OpenWebRL：揭秘面向视觉网页代理的在线多轮强化学习

摘要

构建强大的视觉网络代理需要长程推理、精确的基础能力，以及与动态真实网络环境的稳健交互。尽管进展迅速，但最先进的系统仍多为专有，而开源代理则严重依赖对大量精选网络轨迹进行监督式后训练。这种依赖性造成了显著的扩展性瓶颈：高质量示范数据的收集成本高昂，且静态数据集对多样化、不断变化的开放网络的覆盖范围有限。尽管在线强化学习在基于文本的代理中已展现出潜力，但其直接应用于真实网站以训练视觉网络代理的潜力尚待充分探索。本文提出 OpenWebRL，一个用于在真实网站上通过在线多轮强化学习训练视觉网络代理的开放框架。OpenWebRL 覆盖完整训练流程，包括可扩展的实时浏览器基础设施、监督式初始化、多模态上下文管理、轨迹级成功判定以及高效的多轮策略优化。利用该框架，我们训练了 OpenWebRL-4B，在具有挑战性的实时网络基准测试中确立了新的开源最优水平。仅使用 0.4K 初始化轨迹和 2.2K 开放式强化学习训练任务，OpenWebRL-4B 在 Online-Mind2Web 上达到 67.0% 的成功率，在 DeepShop 上达到 64.0%，超越了相似或更大规模的先前开源代理，并与包括 OpenAI CUA 和 Gemini CUA 在内的专有系统保持竞争力。除了强大的基准性能外，我们系统性研究了使在线强化学习对视觉网络代理有效的关键设计选择，并分析了强化学习如何提升代理推理能力。

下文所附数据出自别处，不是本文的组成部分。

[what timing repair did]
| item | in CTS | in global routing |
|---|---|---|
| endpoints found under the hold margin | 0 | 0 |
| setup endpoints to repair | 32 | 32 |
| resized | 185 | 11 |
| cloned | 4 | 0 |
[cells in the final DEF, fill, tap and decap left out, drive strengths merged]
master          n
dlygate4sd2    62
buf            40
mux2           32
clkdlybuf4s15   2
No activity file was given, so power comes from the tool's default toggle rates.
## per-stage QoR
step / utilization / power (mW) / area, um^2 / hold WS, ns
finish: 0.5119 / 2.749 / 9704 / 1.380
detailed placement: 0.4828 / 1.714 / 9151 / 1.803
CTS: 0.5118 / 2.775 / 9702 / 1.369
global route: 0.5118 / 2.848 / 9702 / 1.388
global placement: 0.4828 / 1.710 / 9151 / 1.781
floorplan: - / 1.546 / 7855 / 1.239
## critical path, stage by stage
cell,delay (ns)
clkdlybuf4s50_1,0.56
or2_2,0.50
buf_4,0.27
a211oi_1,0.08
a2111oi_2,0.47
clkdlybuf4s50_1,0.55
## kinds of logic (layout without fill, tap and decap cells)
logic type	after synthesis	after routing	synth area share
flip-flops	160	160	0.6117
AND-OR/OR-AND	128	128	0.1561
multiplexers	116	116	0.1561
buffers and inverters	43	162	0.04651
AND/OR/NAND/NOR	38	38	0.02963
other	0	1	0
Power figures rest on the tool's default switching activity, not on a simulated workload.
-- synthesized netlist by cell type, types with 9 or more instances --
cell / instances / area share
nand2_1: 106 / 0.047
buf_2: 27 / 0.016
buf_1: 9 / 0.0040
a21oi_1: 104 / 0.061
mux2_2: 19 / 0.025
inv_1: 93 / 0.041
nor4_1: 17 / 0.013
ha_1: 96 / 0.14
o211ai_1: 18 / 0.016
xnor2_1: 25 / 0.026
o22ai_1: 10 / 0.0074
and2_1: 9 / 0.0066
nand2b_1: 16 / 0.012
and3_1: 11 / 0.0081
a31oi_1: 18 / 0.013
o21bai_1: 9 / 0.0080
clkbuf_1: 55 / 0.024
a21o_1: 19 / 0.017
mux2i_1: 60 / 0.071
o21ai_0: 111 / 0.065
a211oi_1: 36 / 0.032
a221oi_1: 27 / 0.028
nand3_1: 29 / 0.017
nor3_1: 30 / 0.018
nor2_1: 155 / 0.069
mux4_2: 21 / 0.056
--- /design/flow/config.mk ---
export PLATFORM = sky130hd
export DESIGN_NAME = DT
export DESIGN_NICKNAME = DT
export VERILOG_FILES = /design/flow/design.v
export SDC_FILE = /design/flow/constraint.sdc
export NUM_CORES = 4
export LEC_CHECK = 1
export CORE_UTILIZATION = 40
--- /design/flow/run.sh ---
#!/bin/bash
# OpenROAD 26Q1-2900-gdf79404cd8, Yosys 0.63+post, stock flow scripts
make -C /OpenROAD-flow-scripts/flow DESIGN_CONFIG=/design/flow/config.mk WORK_HOME=/design/flow/orfs finish
--- /design/flow/design.v ---
module DT(
	input clk, 
	input reset,
	output reg done ,
	output reg sti_rd ,
	output reg [9:0] sti_addr ,
	input [15:0] sti_di,
	output reg res_wr ,
	output reg res_rd ,
	output reg [13:0] res_addr ,
	output reg [7:0] res_do,
	input [7:0]	res_di
);
reg [3:0] state, next;
reg [3:0] index;
always @ (posedge clk or negedge reset) begin
	if(!reset) begin
		done <= 0;
		sti_rd <= 1;
		sti_addr <= 0;
		res_wr <= 0;
		res_rd <= 0;
		res_addr <= 0;
		res_do <= 0;
		state <= 0;
		index <= 15;
	end
	else begin
		state <= next;
		case(state)
			4'd0: begin 
				sti_rd <= 0;
				if(sti_di[index] == 0) begin  
					res_wr <= 1;
					res_do <= 0;
				end
				else begin  
					res_rd <= 1;
					res_addr <= res_addr - 129; 
				end
			end
			4'd1: begin  
				res_do <= res_di;
				res_addr <= res_addr + 1;
			end
			4'd2: begin  
				res_addr <= res_addr + 1;
				if(res_di < res_do) 
					res_do <= res_di;
			end
			4'd3: begin  
				res_addr <= res_addr + 126;
				if(res_di < res_do) 
					res_do <= res_di;
			end
			4'd4: begin  
				res_wr <= 1;
				res_rd <= 0;
				res_addr <= res_addr + 1;
				if(res_di < res_do)
					res_do <= res_di + 1;
				else 
					res_do <= res_do + 1;
			end				
			4'd5: begin
				res_wr <= 0;
				res_addr <= res_addr + 1;
				if(index == 0) begin
					sti_rd <= 1;
					sti_addr <= sti_addr + 1;
					index <= 15;
				end
				else 
					index <= index - 1;
			end
			4'd6: begin 
				res_rd <= 1;
				res_addr <= 16383;
			end
			4'd7: begin  
				res_do <= res_di;
				if(res_di[7:1] == 7'b0000000) begin
					res_wr <= 1;
					res_rd <= 0;
				end
				else begin
					res_rd <= 1;
					res_addr <= res_addr + 1;
				end
			end
			4'd8: begin  
				res_addr <= res_addr + 126;
				if((res_di + 1) < res_do)
					res_do <= res_di + 1;	
			end
			4'd9: begin  
				res_addr <= res_addr + 1;
				if((res_di + 1) < res_do)
					res_do <= res_di + 1;
			end
			4'd10: begin  
				res_addr <= res_addr + 1;
				if((res_di + 1) < res_do)
					res_do <= res_di + 1;
			end
			4'd11: begin  
				res_rd <= 0;
				res_wr <= 1;
				res_addr <= res_addr - 129;
				if((res_di + 1) < res_do)
					res_do <= res_di + 1;
			end
			4'd12: begin
				res_rd <= 1;
				res_wr <= 0;
				res_addr <= res_addr - 1;
			end
			default: begin
				done <= 1;
			end
		endcase
	end
end
always @ (*) begin
	if(state == 0) begin
		if(sti_di[index] == 0) 
			next = 5;
		else 
			next = 1;
	end
	else if(state == 5) begin
		if(res_addr == 16383)  
			next = 6;
		else 
			next = 0;
	end
	else if(state == 7) begin
		if(res_di[7:1] == 7'b0000000)
			next = 12;
		else 
			next = 8;
	end
	else if(state == 12) begin
		if(res_addr == 0)  
			next = 13;
		else 
			next = 7;
	end
	else 
		next = state + 1;
end
endmodule
--- /design/flow/constraint.sdc ---
current_design DT

set clk_period 6.0
set clk_io_pct 0.2

create_clock -name clk0 -period $clk_period [get_ports {clk}]

set non_clock_inputs [all_inputs -no_clocks]
set_input_delay [expr $clk_period * $clk_io_pct] -clock clk0 $non_clock_inputs
set_output_delay [expr $clk_period * $clk_io_pct] -clock clk0 [all_outputs]
==> impl_metrics.py <==
# Physical implementation metrics
metrics = {
    "worst_setup_path": {
        "crit_type": "in -> reg",
        "r2r_cells": 14,
        "endpoint_kind": "flop",
        "cpPeakStageDelay_ns": 0.60,
        "rr_startpoint": "state[0]$_DFF_PN0_",
        "ff2ff_setup_slack_ns": 2.35,
        "cp_cell_sequence": "clkdlybuf4s50_1, ha_1, nand3_1, nor2_1, xor2_1, ha_1, a21oi_1, nor2b_1, o41ai_1, nand2_1, or3_1, o22ai_1",
        "required_ns": 6.21,
        "crit-reg2reg-capture": "res_addr[11]$_DFFE_PN0P_",
        "cp.arrival_ns": 4.26,
        "path_common_cell": "ha_1",
        "worst-path-buf-inv": 1,
        "start_kind": "primary input",
        "critical_path.top_delay_family": "simple AND/OR/NAND/NOR gates",
        "slowest_stage": "clkdlybuf4s50_1",
        "cp_max_fo": 7,
    },
    "route": {
        "drc_errors": 0,
        "diodes": 0,
        "vias": 3640,
        "drt-total-wl_mm": 10.1,
        "ant_nets": 0,
        "wl_per_cell_um": 15.9,
        "vias_per_cell": 5.71,
        "dr.pass1.iters": 4,
        "drt_iter0_markers": 261,
    },
    "floorplanning": {
        "dieArea_um2": 10200,
        "fp.dieW_um": 101,
        "core_um2": 9370,
        "row_count": 35,
        "fp.dieH_um": 101,
        "fp_util_pct": 41.8,
        "pin_count": 62,
    },
    "synth": {
        "synth_top_area_share_pct": 24.9,
        "netlist_instances": 458,
        "yosys_cells": 458,
        "netlist-cell-type-count": 64,
        "ys_seq_share_pct": 28.3,
        "ys_area_um2": 3920,
        "async_flop_share_pct": 100,
        "yosysWarnings": 1,
        "synth_flops": 44,
        "area_leaders": "dfrtp_1 25%, ha_1 11%, a21oi_1 5.4%, xnor2_1 4.5%, dfstp_2 3.4%",
        "syn-cell-area_um2": 3920,
        "flop_cell": "dfrtp_1",
        "syn_area_per_cell_um2": 8.55,
        "synth_area_leader_cell": "dfrtp_1",
        "synth-edff-count": 0,
    },
    "global_route": {
        "grt_max_degree": 45,
        "grt_first_pass_wirelength_mm": 16.9,
        "overflow": 0,
        "grt_pass1_vias": 3373,
        "antenna_found_initial": 0,
        "groute.usage.overall_pct": 21.1,
    },
    "finish": {
        "syn_to_final_growth_pct": 20.1,
        "drive_gt1_share_pct": 7.09,
    },
    "power_and_ir_drop": {
        "p_leak_nw": 1.92,
        "p_per_area_nw_per_um2": 589,
        "vdd_drop_max_mv": 0.487,
        "power_w": 0.00277,
    },
    "cts": {
        "clock_sinks": 44,
        "cts.clk_slew.worst_paths_ns": 0.09,
        "cts_hold_buf": 0,
        "htreeDepth": 2,
        "clk_path_buf_depth": 2,
        "clkLatencyLatePin_ns": 0.30,
        "post_cts_resized": 0,
        "cts_tree": "yes",
        "cts_setup_buffers": 0,
        "cts-root-buf": "clkbuf_8",
        "cts_buffers": 5,
    },
    "timing": {
        "clock_skew_ns": 0.00793,
        "slew_headroom_pct": 36.9,
        "final_max_slew_viol_count": 0,
        "timing.final.crit_period_ns": 4.04,
        "setup_viol": 0,
        "fin_setup_tns_ns": 0,
        "fmax_mhz": 247,
        "rsz0062_at_grt": "no",
        "fin_crit_sh_pct": 67.4,
        "tightest_slew_ns": 0.946,
        "hold_viol_final": 0,
    },
    "placed_design": {
        "io_buffers": 61,
        "routabilityCongestion": 0.873,
        "dp_hpwl_mm": 7.47,
    },
    "job": {
        "warnings": 28,
        "drv_cap": 0,
    },
    "hold_path": {
        "min_path_type": "reg -> reg",
        "min_to": "done$_DFFE_PN0N_",
        "hold_depth": 1,
        "min_from": "done$_DFFE_PN0N_",
    },
    "run_status": {
        "status": "finished, final reports clean",
    },
}
worst register-to-register path, stage by stage (launching register included):
cell and delay (ns):
dfrtp_1 0.44, inv_1 0.14, ha_1 0.43, nor3_1 0.08
o21ai_0 0.15, o31ai_1 0.10, buf_4 0.22, ha_1 0.29
a21oi_1 0.20, o211ai_1 0.18, o41ai_2 0.49, o21ai_0 0.25
o31ai_1 0.29, xor2_1 0.18, a21oi_1 0.08
registers in the layout, summed over array words and instances (netlist names):
name and cells:
res_wr 1, res_rd 1, sti_addr 10, index 4, res_addr 14, res_do 8, sti_rd 1, done 1
state 4
cells in the mapped netlist, types with 7 or more instances:
library cell / instances
xor2_1: 7
nor3_1: 12
or3_1: 9
inv_1: 24
and2_1: 8
nor2_1: 35
nand2b_1: 8
dfrtp_1: 39
a222oi_1: 7
nand3_1: 13
ha_1: 35
o22ai_1: 10
nand2_1: 27
xnor2_1: 20
nand4_1: 11
and3_1: 8
clkbuf_1: 11
o21ai_0: 16
a31oi_1: 7
a21oi_1: 42
per-stage QoR:
step,hold slack [ns],utilization (%),instances,worst slack [ns],instance area (um^2)
3_5_place_dp,0.466,49.0,629,1.69,4590
2_1_floorplan,0.413,-,458,2.44,3920
4_1_cts,0.489,50.2,637,1.99,4700
6_report,0.481,50.2,637,1.96,4700
5_1_grt,0.515,50.2,637,1.74,4700
3_3_place_gp,0.457,49.0,629,1.73,4590
logic make-up after synthesis:
group | share of synthesized area [%]
muxes | 3.93
buffers and inverters | 5.37
xor gates and xnor gates | 6.04
AOI/OAI and AO/OA | 22.2
adders and majority gates | 11.7
DFF | 28.3
and+or+nand+nor | 22.5
where the power goes:
part           internal [W]  switching (W)  total [W]
combinational      0.000908       0.000998    0.00191
clock              0.000126       0.000111   0.000236
sequential         0.000426       0.000203   0.000629
total               0.00146        0.00131    0.00277
layer usage:
layer,vias to the layer above,part of all wire (%),track usage (%)
met3,6,4.4,2.33
met5,-,0,0
met4,0,1.0,2.23
li1,1808,-,-
met2,90,45,32.6
met1,1736,50,33.7
worst max-delay path by stage:
stage	from	end	slack (ns)	cells after the start
after CTS	res_di[0]	res_do[4]$_DFFE_PN0P_	1.99	12
after global routing	res_di[0]	res_do[4]$_DFFE_PN0P_	1.74	12
final	res_di[0]	res_do[4]$_DFFE_PN0P_	1.96	12
layout by cell type (no fill, tap or decap), types with 6 or more instances in the layout:
cell,netlist,routed
clkdlybuf4s50_1,0,60
o22ai_1,10,10
xnor2_1,20,20
and2_1,8,8
a21oi_1,42,42
xor2_1,7,7
nand2_1,27,27
and3_1,8,8
ha_1,35,35
nor3_1,12,12
a222oi_1,7,7
nand2b_1,8,8
dfrtp_1,39,39
nand4_1,11,11
inv_1,24,24
o21ai_1,6,6
nor2_1,35,35
nand3_1,13,13
or3_1,9,9
o21ai_0,16,16
a31oi_1,7,7
final cells by class:
| class | count | area (um^2) |
|---|---|---|
| clock buffer | 5 | 68.8 |
| clock inverter | 3 | 46.3 |
| fill | 905 | 4670 |
| inverter | 25 | 93.8 |
| multi-input combinational | 367 | 2600 |
| sequential | 44 | 1110 |
| tap | 129 | 161 |
| timing repair buffer | 64 | 628 |
Power figures rest on the tool's default switching activity, not on a simulated workload.
<file path="run.sh">
#!/bin/bash
# OpenROAD 26Q1-2900-gdf79404cd8, Yosys 0.63+post, stock flow scripts
make -C /OpenROAD-flow-scripts/flow DESIGN_CONFIG=/design/flow/config.mk WORK_HOME=/design/flow/orfs finish
</file>
<file path="config.mk">
export PLATFORM = sky130hd
export DESIGN_NAME = HexToInverseSevenSeg
export DESIGN_NICKNAME = HexToInverseSevenSeg
export VERILOG_FILES = /design/flow/design.v
export SDC_FILE = /design/flow/constraint.sdc
export NUM_CORES = 4
export LEC_CHECK = 1
export CORE_AREA = 10 10 70 70
export DIE_AREA = 0 0 80 80
</file>
<file path="constraint.sdc">
current_design HexToInverseSevenSeg

set clk_period 1.7
set clk_io_pct 0.2

create_clock -name clk0 -period $clk_period

set non_clock_inputs [all_inputs -no_clocks]
set_input_delay [expr $clk_period * $clk_io_pct] -clock clk0 $non_clock_inputs
set_output_delay [expr $clk_period * $clk_io_pct] -clock clk0 [all_outputs]
</file>
<file path="./run.sh">
#!/bin/bash
# OpenROAD 26Q1-2900-gdf79404cd8, Yosys 0.63+post, stock flow scripts
make -C /OpenROAD-flow-scripts/flow DESIGN_CONFIG=/design/flow/config.mk WORK_HOME=/design/flow/orfs finish
</file>
<file path="./config.mk">
export PLATFORM = sky130hd
export DESIGN_NAME = lfsr
export DESIGN_NICKNAME = lfsr
export VERILOG_FILES = /design/flow/design.v
export SDC_FILE = /design/flow/constraint.sdc
export NUM_CORES = 4
export LEC_CHECK = 1
export CORE_AREA = 10 10 70 70
export DIE_AREA = 0 0 80 80
</file>
<file path="./constraint.sdc">
current_design lfsr

set clk_period 1.5
set clk_io_pct 0.2

create_clock -name clk0 -period $clk_period [get_ports {clk}]

set non_clock_inputs [all_inputs -no_clocks]
set_input_delay [expr $clk_period * $clk_io_pct] -clock clk0 $non_clock_inputs
set_output_delay [expr $clk_period * $clk_io_pct] -clock clk0 [all_outputs]
</file>
<file path="./design.v">
module lfsr#(parameter DATA_WIDTH = 8,
		       TP1 = 0, TP2 = 2, TP3 = 3, TP4 = 4, TP5 = 7)(
  input wire clk,rst,
  output reg[DATA_WIDTH-1:0]state);
    wire feedback;
  always@(posedge clk, negedge rst) begin
 if(!rst) begin
   state <= 8'h01;
 end else begin
   state <= {state[DATA_WIDTH-2:0],feedback};
 end 
end 
assign feedback = state [TP5]^state[TP4]^state[TP3]^state[TP2]^state[TP1];
endmodule
</file>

总体而言，我们的工作为构建更强大、可复现且成本效益更高的开放网络代理提供了实践路径。我们将发布训练数据、模型和代码以支持未来研究。

English

Building capable visual web agents requires long-horizon reasoning, precise grounding, and robust interaction with dynamic real-world websites. Despite rapid progress, the strongest systems remain largely proprietary, while open agents still depend heavily on supervised post-training over large collections of curated web trajectories. This dependence creates a major scalability bottleneck: high-quality demonstrations are expensive to collect, and static datasets offer limited coverage of the diverse, ever-changing open web. Although online RL has shown promise for text-based agents, its potential for training visual web agents directly on live websites remains largely underexplored. In this paper, we introduce OpenWebRL, an open framework for training visual web agents with online multi-turn RL on real websites. OpenWebRL covers the full training pipeline, including scalable live-browser infrastructure, supervised initialization, multimodal context management, trajectory-level success judging, and efficient multi-turn policy optimization. Using this framework, we train OpenWebRL-4B, which establishes a new open-source state of the art on challenging live-web benchmarks. With only 0.4K initialization trajectories and 2.2K open-ended RL training tasks, OpenWebRL-4B achieves 67.0% success on Online-Mind2Web and 64.0% on DeepShop, outperforming prior open agents of similar or larger scale and remaining competitive with proprietary systems including OpenAI CUA and Gemini CUA. Beyond strong benchmark performance, we systematically study the key design choices that make online RL effective for visual web agents, and analyze how RL improves agentic reasoning. Overall, our work offers a practical path toward building more capable, reproducible, and cost-efficient open web agents. We will release our training data, models, and code to support future research.